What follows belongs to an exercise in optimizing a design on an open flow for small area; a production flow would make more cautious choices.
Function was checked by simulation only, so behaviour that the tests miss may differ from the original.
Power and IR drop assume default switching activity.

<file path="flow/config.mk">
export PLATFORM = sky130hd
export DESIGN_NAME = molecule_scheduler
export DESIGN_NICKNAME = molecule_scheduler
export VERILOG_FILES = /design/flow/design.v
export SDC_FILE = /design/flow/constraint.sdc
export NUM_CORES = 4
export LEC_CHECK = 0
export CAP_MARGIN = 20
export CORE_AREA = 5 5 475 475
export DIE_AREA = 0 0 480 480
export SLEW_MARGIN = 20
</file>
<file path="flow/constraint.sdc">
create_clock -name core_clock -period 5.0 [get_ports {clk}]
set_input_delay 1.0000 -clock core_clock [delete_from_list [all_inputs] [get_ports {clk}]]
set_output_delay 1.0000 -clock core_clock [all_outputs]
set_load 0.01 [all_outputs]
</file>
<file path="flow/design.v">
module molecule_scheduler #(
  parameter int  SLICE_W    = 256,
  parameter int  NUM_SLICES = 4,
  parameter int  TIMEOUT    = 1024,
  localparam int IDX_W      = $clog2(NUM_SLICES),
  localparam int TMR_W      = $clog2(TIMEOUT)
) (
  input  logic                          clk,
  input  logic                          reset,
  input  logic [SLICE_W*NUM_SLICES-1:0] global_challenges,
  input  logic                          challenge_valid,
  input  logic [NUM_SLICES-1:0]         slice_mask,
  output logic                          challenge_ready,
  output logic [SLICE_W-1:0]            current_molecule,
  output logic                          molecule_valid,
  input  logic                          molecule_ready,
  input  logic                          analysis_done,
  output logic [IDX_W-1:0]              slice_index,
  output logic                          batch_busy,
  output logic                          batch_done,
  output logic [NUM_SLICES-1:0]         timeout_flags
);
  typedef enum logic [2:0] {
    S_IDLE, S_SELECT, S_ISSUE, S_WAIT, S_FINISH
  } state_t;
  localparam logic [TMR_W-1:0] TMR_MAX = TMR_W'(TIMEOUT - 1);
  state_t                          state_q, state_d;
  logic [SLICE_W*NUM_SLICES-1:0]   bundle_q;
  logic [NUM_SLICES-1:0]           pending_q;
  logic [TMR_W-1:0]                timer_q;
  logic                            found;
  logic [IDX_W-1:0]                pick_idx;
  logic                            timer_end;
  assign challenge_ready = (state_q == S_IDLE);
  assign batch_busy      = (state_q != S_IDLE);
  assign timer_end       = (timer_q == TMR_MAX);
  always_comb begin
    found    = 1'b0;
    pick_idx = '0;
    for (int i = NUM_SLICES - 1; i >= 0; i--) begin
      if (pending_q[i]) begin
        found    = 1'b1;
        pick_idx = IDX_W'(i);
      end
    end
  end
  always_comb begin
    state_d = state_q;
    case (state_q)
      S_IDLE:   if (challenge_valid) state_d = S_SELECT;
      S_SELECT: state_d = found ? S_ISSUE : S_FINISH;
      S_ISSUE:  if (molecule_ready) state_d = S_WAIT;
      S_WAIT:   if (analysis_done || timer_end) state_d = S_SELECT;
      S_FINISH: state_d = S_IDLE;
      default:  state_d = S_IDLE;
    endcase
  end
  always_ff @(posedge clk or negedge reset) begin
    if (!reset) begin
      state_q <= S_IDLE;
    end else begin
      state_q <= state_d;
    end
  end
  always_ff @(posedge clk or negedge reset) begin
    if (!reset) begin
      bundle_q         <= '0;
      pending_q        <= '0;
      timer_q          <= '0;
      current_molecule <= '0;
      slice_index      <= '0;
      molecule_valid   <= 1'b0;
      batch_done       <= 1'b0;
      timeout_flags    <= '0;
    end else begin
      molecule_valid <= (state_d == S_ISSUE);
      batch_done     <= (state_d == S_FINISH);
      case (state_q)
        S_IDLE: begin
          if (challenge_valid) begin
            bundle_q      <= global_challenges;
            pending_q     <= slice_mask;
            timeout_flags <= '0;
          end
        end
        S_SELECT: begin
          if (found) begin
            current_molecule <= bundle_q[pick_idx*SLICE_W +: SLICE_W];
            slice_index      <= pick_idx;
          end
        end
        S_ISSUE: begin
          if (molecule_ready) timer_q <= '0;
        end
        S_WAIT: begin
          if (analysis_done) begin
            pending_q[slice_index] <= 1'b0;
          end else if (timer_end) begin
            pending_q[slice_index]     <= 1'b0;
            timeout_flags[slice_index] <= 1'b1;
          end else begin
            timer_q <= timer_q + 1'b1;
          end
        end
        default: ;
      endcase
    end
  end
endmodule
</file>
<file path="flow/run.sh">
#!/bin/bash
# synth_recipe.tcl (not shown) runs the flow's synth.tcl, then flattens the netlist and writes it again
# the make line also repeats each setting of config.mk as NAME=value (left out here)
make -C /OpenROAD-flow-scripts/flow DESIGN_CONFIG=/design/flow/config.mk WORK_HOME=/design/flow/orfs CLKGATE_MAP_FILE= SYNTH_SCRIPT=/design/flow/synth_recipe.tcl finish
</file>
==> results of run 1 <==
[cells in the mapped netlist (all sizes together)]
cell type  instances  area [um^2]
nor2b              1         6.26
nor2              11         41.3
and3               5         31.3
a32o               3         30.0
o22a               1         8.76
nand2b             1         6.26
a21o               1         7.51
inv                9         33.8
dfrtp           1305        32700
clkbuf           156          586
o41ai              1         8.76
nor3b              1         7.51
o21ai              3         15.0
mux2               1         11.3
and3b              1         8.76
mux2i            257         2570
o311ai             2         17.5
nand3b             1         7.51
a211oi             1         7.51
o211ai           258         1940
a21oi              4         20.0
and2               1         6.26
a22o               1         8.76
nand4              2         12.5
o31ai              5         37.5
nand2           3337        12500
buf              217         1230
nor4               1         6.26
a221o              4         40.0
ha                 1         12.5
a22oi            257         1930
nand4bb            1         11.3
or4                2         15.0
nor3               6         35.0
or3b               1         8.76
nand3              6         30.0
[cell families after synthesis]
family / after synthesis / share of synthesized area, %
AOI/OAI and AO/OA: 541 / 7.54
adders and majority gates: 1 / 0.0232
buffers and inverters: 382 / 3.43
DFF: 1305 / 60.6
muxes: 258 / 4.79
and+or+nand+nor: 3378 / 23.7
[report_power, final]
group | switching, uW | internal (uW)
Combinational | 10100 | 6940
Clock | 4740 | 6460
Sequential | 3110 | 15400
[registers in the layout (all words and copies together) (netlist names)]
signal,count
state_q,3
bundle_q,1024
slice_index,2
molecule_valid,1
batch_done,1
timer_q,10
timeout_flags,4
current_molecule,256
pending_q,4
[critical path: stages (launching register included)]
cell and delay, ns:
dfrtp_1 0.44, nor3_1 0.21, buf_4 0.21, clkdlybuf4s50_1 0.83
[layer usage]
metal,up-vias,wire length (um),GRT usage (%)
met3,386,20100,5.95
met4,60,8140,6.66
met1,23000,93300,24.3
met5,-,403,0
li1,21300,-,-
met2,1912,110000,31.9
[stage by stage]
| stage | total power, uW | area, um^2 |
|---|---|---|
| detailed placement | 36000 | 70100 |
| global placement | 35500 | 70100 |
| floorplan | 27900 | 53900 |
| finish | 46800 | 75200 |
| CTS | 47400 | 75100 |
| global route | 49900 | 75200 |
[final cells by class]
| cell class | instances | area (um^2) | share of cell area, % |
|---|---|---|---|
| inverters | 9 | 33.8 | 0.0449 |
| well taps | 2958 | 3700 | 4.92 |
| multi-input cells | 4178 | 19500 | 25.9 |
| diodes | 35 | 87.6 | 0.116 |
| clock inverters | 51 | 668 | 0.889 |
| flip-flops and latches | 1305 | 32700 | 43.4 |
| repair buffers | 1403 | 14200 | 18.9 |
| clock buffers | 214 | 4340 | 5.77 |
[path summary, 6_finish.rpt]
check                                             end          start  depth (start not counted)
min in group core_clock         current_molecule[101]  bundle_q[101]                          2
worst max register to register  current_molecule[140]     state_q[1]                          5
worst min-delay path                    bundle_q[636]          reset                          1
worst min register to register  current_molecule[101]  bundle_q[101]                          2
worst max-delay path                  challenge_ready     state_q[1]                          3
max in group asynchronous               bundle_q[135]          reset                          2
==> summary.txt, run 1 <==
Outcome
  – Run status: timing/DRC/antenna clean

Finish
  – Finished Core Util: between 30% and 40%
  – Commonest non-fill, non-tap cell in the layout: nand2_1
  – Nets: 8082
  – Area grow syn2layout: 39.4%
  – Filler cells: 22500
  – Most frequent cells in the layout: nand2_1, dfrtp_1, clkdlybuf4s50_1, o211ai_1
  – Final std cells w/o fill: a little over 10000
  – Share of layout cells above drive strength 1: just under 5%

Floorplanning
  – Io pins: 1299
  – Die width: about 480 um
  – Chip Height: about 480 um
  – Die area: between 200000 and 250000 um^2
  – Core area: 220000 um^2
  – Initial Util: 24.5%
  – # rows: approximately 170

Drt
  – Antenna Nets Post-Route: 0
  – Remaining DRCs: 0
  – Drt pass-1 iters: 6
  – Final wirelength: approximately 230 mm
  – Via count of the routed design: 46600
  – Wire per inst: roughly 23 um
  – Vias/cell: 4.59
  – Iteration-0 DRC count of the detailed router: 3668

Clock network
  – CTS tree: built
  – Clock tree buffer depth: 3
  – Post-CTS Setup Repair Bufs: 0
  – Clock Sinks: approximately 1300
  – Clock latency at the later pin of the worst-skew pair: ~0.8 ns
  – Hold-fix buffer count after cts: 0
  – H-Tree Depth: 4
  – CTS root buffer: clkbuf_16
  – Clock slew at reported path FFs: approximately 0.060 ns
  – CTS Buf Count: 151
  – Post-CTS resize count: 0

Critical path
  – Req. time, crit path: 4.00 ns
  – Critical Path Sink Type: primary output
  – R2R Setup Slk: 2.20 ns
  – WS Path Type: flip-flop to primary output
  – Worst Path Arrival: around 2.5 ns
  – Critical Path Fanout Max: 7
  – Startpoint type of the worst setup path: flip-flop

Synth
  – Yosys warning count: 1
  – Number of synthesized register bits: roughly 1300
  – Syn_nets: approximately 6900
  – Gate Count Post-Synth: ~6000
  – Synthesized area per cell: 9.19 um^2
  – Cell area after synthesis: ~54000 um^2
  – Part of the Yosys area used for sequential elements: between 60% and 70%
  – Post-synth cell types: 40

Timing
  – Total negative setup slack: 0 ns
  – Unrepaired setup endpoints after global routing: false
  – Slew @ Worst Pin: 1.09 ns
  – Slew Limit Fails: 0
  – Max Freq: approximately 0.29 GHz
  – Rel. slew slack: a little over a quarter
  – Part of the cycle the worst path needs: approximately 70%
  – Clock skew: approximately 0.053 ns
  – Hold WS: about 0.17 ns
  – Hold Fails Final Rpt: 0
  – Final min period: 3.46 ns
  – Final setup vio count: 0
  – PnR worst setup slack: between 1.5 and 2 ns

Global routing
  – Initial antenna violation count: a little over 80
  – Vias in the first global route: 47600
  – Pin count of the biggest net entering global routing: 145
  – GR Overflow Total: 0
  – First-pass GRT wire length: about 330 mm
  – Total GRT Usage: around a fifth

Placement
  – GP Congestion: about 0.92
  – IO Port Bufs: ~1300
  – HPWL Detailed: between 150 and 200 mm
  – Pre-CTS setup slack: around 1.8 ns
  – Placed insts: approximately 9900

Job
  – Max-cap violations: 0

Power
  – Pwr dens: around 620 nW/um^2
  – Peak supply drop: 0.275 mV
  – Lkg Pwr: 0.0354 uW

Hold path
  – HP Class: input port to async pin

* * * * * * *

What you are asked to do:
Show every line of the data that includes the string "parameter".

Final answer:
  parameter int  SLICE_W    = 256,
  parameter int  NUM_SLICES = 4,
  parameter int  TIMEOUT    = 1024,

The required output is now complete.